*What is expected*:
Output only the lines of the entries that follow, starting at the one with "2_1_floorplan | 0 | 0.166 | 0.224" and running down to the one with "cell families after", both included and unchanged.

*Saved entries*:
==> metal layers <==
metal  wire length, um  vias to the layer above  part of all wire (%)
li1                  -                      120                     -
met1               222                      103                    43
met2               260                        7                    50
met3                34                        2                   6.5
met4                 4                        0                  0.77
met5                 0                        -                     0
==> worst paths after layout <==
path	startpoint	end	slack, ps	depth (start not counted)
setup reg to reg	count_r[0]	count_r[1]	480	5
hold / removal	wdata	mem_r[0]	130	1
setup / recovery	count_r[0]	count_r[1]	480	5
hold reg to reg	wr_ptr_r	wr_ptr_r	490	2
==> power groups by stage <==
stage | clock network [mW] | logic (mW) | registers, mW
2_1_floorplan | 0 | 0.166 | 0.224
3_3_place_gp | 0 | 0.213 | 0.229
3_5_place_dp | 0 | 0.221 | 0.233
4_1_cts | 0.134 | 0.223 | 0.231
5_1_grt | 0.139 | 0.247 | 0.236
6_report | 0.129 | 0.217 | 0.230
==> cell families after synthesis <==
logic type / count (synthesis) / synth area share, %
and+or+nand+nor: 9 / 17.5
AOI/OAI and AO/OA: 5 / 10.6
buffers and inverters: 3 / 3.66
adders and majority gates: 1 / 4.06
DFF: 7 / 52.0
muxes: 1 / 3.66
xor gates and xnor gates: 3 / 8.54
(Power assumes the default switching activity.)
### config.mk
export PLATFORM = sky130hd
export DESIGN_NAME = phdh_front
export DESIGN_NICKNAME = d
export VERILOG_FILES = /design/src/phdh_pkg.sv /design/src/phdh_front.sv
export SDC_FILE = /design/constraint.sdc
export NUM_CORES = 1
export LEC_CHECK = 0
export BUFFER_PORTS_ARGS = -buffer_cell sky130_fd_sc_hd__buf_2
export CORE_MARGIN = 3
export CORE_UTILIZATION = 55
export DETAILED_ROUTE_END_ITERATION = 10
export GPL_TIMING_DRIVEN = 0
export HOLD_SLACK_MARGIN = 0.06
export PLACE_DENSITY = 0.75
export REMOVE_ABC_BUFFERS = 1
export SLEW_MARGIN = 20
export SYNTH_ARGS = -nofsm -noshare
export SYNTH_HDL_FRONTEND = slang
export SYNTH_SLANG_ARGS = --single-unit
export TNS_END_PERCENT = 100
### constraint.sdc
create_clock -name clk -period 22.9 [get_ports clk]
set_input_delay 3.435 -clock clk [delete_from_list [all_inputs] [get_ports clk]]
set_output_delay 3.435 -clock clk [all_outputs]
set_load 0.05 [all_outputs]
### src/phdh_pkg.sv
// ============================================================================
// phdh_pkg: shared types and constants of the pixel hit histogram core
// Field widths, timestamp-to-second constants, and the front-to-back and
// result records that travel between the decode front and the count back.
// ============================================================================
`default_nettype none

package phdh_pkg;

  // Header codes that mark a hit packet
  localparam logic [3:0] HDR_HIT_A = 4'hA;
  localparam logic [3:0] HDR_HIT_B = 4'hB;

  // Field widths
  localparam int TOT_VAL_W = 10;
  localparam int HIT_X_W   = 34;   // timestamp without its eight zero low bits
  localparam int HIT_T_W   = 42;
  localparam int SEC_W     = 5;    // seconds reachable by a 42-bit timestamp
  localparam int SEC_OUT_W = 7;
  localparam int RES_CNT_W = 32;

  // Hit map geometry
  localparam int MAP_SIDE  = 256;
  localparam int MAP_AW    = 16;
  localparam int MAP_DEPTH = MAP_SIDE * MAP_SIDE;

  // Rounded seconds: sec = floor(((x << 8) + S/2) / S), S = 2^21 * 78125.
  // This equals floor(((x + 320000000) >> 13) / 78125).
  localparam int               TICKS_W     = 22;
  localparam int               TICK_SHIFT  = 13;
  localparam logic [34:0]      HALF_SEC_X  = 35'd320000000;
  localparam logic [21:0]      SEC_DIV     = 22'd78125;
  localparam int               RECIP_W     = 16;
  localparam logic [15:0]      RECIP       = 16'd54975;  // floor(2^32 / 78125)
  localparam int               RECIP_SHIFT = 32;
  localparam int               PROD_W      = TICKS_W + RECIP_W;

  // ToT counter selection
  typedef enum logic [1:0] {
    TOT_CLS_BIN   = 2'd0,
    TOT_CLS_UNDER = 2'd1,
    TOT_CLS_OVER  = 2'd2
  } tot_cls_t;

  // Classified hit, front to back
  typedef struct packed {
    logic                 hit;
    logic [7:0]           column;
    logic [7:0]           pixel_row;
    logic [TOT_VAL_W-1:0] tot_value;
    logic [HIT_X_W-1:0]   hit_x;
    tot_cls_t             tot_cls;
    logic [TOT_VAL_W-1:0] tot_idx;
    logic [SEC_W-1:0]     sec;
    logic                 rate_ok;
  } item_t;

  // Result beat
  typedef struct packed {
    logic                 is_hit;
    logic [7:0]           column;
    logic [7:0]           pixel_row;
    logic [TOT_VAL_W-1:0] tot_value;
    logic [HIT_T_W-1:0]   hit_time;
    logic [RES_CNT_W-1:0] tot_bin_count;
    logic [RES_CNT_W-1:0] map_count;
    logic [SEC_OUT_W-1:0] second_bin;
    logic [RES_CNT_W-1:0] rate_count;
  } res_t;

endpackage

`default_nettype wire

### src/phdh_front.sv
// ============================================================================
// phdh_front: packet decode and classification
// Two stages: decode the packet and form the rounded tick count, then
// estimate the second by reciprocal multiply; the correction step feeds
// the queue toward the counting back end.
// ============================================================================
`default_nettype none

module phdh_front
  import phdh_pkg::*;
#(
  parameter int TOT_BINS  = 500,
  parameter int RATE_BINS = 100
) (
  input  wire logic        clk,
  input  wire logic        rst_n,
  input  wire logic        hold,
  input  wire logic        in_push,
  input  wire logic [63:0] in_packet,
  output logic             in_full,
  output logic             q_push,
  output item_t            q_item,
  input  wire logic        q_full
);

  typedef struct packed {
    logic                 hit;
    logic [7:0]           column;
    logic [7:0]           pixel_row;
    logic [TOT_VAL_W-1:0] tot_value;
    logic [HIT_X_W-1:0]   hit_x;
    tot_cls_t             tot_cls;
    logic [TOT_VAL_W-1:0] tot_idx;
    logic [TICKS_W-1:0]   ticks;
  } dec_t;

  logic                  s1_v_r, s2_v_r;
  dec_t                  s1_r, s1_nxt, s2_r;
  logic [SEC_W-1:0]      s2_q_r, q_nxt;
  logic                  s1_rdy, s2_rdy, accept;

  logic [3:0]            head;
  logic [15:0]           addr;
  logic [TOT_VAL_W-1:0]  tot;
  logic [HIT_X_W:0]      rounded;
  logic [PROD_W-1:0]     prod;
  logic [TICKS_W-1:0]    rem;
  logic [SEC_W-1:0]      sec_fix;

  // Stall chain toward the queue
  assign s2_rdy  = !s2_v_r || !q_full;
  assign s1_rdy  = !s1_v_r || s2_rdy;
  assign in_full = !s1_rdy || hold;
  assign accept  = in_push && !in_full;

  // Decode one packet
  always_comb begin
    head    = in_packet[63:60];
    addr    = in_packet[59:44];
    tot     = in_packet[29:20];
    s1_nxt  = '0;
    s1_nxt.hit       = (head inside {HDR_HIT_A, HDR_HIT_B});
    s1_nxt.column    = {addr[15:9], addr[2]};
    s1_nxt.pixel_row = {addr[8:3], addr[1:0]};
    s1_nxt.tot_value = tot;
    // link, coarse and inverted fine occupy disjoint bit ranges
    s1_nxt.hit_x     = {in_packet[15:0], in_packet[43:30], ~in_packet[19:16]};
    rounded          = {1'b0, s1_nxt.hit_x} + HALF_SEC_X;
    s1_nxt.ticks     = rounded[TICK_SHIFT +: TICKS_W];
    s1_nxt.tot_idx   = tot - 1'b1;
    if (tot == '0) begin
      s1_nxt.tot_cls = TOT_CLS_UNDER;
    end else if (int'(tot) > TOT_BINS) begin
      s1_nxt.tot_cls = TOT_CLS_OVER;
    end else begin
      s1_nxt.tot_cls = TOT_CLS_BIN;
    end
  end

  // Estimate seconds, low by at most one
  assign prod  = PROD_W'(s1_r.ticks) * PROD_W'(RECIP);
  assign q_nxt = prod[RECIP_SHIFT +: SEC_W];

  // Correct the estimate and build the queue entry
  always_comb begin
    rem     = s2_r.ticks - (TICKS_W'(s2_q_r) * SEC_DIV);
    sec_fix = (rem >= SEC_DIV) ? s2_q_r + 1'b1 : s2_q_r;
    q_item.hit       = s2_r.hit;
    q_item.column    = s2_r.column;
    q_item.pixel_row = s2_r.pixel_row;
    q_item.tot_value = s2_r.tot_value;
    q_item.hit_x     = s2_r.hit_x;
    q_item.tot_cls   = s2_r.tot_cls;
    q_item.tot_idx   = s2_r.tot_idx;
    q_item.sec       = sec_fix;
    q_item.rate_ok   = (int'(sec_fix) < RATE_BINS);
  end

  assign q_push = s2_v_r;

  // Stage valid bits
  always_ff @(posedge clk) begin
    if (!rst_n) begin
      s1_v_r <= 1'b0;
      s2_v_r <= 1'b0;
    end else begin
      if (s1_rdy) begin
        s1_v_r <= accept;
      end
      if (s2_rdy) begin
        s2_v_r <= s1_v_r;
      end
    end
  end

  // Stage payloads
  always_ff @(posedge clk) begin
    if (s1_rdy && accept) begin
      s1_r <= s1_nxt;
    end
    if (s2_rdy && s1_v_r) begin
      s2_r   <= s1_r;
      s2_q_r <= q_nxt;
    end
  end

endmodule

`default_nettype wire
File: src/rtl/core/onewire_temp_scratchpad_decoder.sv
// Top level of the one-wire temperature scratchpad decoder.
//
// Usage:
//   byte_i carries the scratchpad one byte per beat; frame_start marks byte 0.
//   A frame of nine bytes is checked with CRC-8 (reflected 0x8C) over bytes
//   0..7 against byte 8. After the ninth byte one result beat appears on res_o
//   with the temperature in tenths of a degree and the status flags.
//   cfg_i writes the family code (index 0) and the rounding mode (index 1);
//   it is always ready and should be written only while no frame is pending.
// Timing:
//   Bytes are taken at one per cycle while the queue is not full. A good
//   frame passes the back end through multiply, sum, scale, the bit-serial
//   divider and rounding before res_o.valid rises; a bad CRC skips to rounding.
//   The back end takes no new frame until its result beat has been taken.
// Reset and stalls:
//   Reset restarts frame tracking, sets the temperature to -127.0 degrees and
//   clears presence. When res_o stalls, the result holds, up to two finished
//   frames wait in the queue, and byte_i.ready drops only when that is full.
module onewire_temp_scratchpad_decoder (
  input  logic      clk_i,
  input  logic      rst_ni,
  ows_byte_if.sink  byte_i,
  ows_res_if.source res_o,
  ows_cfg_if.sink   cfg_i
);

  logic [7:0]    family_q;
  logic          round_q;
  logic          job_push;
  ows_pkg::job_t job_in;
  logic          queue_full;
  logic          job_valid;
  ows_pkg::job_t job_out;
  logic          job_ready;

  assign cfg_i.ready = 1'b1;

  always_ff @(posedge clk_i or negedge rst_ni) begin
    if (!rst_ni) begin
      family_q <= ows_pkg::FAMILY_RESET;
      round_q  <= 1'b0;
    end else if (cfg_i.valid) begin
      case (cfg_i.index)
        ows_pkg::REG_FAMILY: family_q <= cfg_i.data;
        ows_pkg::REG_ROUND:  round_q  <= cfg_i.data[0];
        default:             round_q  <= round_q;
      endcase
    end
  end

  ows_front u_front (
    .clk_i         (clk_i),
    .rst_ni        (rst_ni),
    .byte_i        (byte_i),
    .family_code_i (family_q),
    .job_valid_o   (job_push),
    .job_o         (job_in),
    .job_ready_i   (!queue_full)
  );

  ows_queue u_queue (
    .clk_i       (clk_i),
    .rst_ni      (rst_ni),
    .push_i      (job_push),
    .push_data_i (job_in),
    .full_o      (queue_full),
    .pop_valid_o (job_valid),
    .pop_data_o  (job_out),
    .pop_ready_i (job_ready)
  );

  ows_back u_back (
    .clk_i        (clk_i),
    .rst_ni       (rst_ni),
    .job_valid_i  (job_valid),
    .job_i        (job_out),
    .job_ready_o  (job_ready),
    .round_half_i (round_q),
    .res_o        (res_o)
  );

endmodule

*Answer area*:
2_1_floorplan | 0 | 0.166 | 0.224
3_3_place_gp | 0 | 0.213 | 0.229
3_5_place_dp | 0 | 0.221 | 0.233
4_1_cts | 0.134 | 0.223 | 0.231
5_1_grt | 0.139 | 0.247 | 0.236
6_report | 0.129 | 0.217 | 0.230
==> cell families after synthesis <==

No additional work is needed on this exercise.